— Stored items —
▼

### config.mk
export PLATFORM = sky130hd
export DESIGN_NAME = serial_command_frame_parser
export DESIGN_NICKNAME = d
export VERILOG_FILES = /design/src/hw/rtl/scfp_pkg.sv /design/src/hw/rtl/scfp_front.sv /design/src/hw/rtl/scfp_back.sv /design/src/hw/rtl/serial_command_frame_parser.sv
export SDC_FILE = /design/constraint.sdc
export NUM_CORES = 1
export LEC_CHECK = 0
export BUFFER_PORTS_ARGS = -buffer_cell sky130_fd_sc_hd__buf_2
export CAP_MARGIN = 20
export CORE_MARGIN = 8
export CORE_UTILIZATION = 55
export CTS_CLUSTER_DIAMETER = 120
export DETAILED_ROUTE_END_ITERATION = 6
export HOLD_SLACK_MARGIN = 0.15
export MAX_ROUTING_LAYER = met4
export PLACE_DENSITY_LB_ADDON = 0.2
export SETUP_SLACK_MARGIN = 0.15
export SLEW_MARGIN = 20
export SYNTH_ARGS = -nofsm -noshare
export SYNTH_HDL_FRONTEND = slang
export SYNTH_SLANG_ARGS = --single-unit
### constraint.sdc
create_clock -name clk -period 13.1 [get_ports clk]
set_clock_uncertainty 0.2 [all_clocks]
set_input_delay 2.62 -clock clk [delete_from_list [all_inputs] [get_ports clk]]
set_output_delay 2.62 -clock clk [all_outputs]
set_load 0.05 [all_outputs]
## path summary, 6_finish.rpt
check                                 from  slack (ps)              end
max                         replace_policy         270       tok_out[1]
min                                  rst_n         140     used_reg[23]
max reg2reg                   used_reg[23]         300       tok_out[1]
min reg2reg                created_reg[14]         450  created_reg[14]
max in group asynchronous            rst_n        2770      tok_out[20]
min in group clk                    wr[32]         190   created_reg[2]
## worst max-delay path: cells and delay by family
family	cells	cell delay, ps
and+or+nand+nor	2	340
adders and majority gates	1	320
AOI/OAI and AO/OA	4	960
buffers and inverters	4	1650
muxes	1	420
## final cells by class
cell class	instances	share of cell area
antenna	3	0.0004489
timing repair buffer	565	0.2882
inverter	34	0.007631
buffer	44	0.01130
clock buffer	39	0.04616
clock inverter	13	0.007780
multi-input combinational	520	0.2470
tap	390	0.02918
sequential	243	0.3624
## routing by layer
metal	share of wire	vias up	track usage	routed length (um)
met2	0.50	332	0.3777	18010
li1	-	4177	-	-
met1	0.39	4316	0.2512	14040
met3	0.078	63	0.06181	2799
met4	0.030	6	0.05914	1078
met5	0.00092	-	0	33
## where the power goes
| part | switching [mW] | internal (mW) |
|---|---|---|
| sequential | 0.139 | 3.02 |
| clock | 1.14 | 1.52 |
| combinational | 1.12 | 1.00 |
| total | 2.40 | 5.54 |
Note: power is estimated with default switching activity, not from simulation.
File: src/design/dpit_measure.sv
// Wrapping period counter, press capture, interval computation and LED classing.
// Depends on dpit_pkg.

module dpit_measure (
	input  logic           clk,
	input  logic           arst_n,
	input  logic           step,
	input  logic           pressed,
	input  dpit_pkg::cfg_t cfg,
	output dpit_pkg::res_t res
);
	import dpit_pkg::*;

	logic [15:0] ctr_q, ctr_n;
	logic [15:0] wraps_q, wraps_n, wraps_p;
	logic [15:0] first_q, first_n;
	logic        await_q, await_p;
	logic [15:0] last_q, last_n;
	logic        done;
	logic        below_short, below_long;

	always_comb begin
		first_n = first_q;
		last_n  = last_q;
		await_p = await_q;
		wraps_p = wraps_q;
		done    = 1'b0;
		if (pressed) begin
			if (!await_q) begin
				first_n = ctr_q;
				wraps_p = '0;
				await_p = 1'b1;
			end else begin
				if (ctr_q < first_q && wraps_q != '0) begin
					last_n = wraps_q - 16'd1;
				end else begin
					last_n = wraps_q;
				end
				await_p = 1'b0;
				done    = 1'b1;
			end
		end
		if (ctr_q >= cfg.period_top) begin
			ctr_n = '0;
			if (await_p && wraps_p != WRAP_MAX) begin
				wraps_n = wraps_p + 16'd1;
			end else begin
				wraps_n = wraps_p;
			end
		end else begin
			ctr_n   = ctr_q + 16'd1;
			wraps_n = wraps_p;
		end
		below_short = last_n < cfg.short_limit;
		below_long  = last_n < cfg.long_limit;
		res.led_red        = below_short || !below_long;
		res.led_green      = !below_short;
		res.interval_units = last_n;
		res.measure_done   = done;
		res.press_seen     = pressed;
	end

	always_ff @(posedge clk or negedge arst_n) begin
		if (!arst_n) begin
			ctr_q   <= '0;
			wraps_q <= '0;
			first_q <= '0;
			await_q <= 1'b0;
			last_q  <= '0;
		end else if (step) begin
			ctr_q   <= ctr_n;
			wraps_q <= wraps_n;
			first_q <= first_n;
			await_q <= await_p;
			last_q  <= last_n;
		end
	end

endmodule
File: config.mk
export PLATFORM = sky130hd
export DESIGN_NAME = debounced_press_interval_timer
export DESIGN_NICKNAME = d
export VERILOG_FILES = /design/src/design/dpit_pkg.sv /design/src/design/debounced_press_interval_timer.sv /design/src/design/dpit_debounce.sv /design/src/design/dpit_measure.sv
export SDC_FILE = /design/constraint.sdc
export NUM_CORES = 1
export LEC_CHECK = 0
export ABC_AREA = 1
export BUFFER_PORTS_ARGS = -buffer_cell sky130_fd_sc_hd__buf_2
export CAP_MARGIN = 25
export CELL_PAD_IN_SITES_DETAIL_PLACEMENT = 1
export CELL_PAD_IN_SITES_GLOBAL_PLACEMENT = 1
export CORE_MARGIN = 2
export CORE_UTILIZATION = 30
export DETAILED_ROUTE_END_ITERATION = 12
export PLACE_DENSITY_LB_ADDON = 0.1
export SLEW_MARGIN = 15
export SYNTH_ARGS = -nofsm -noshare
export SYNTH_HDL_FRONTEND = slang
export SYNTH_SLANG_ARGS = --single-unit
export TNS_END_PERCENT = 10
File: constraint.sdc
create_clock -name clk -period 6.8 [get_ports clk]
set_input_delay 0.68 -clock clk [delete_from_list [all_inputs] [get_ports clk]]
set_output_delay 0.68 -clock clk [all_outputs]
set_load 0.03 [all_outputs]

▲

— Task instructions —
Only the lines above starting at the line that holds "## path summary, 6_finish.rpt" and ending at the line that holds "2.40 | 5.54 |" are to be repeated, exactly and in full.

— Answer below —
## path summary, 6_finish.rpt
check                                 from  slack (ps)              end
max                         replace_policy         270       tok_out[1]
min                                  rst_n         140     used_reg[23]
max reg2reg                   used_reg[23]         300       tok_out[1]
min reg2reg                created_reg[14]         450  created_reg[14]
max in group asynchronous            rst_n        2770      tok_out[20]
min in group clk                    wr[32]         190   created_reg[2]
## worst max-delay path: cells and delay by family
family	cells	cell delay, ps
and+or+nand+nor	2	340
adders and majority gates	1	320
AOI/OAI and AO/OA	4	960
buffers and inverters	4	1650
muxes	1	420
## final cells by class
cell class	instances	share of cell area
antenna	3	0.0004489
timing repair buffer	565	0.2882
inverter	34	0.007631
buffer	44	0.01130
clock buffer	39	0.04616
clock inverter	13	0.007780
multi-input combinational	520	0.2470
tap	390	0.02918
sequential	243	0.3624
## routing by layer
metal	share of wire	vias up	track usage	routed length (um)
met2	0.50	332	0.3777	18010
li1	-	4177	-	-
met1	0.39	4316	0.2512	14040
met3	0.078	63	0.06181	2799
met4	0.030	6	0.05914	1078
met5	0.00092	-	0	33
## where the power goes
| part | switching [mW] | internal (mW) |
|---|---|---|
| sequential | 0.139 | 3.02 |
| clock | 1.14 | 1.52 |
| combinational | 1.12 | 1.00 |
| total | 2.40 | 5.54 |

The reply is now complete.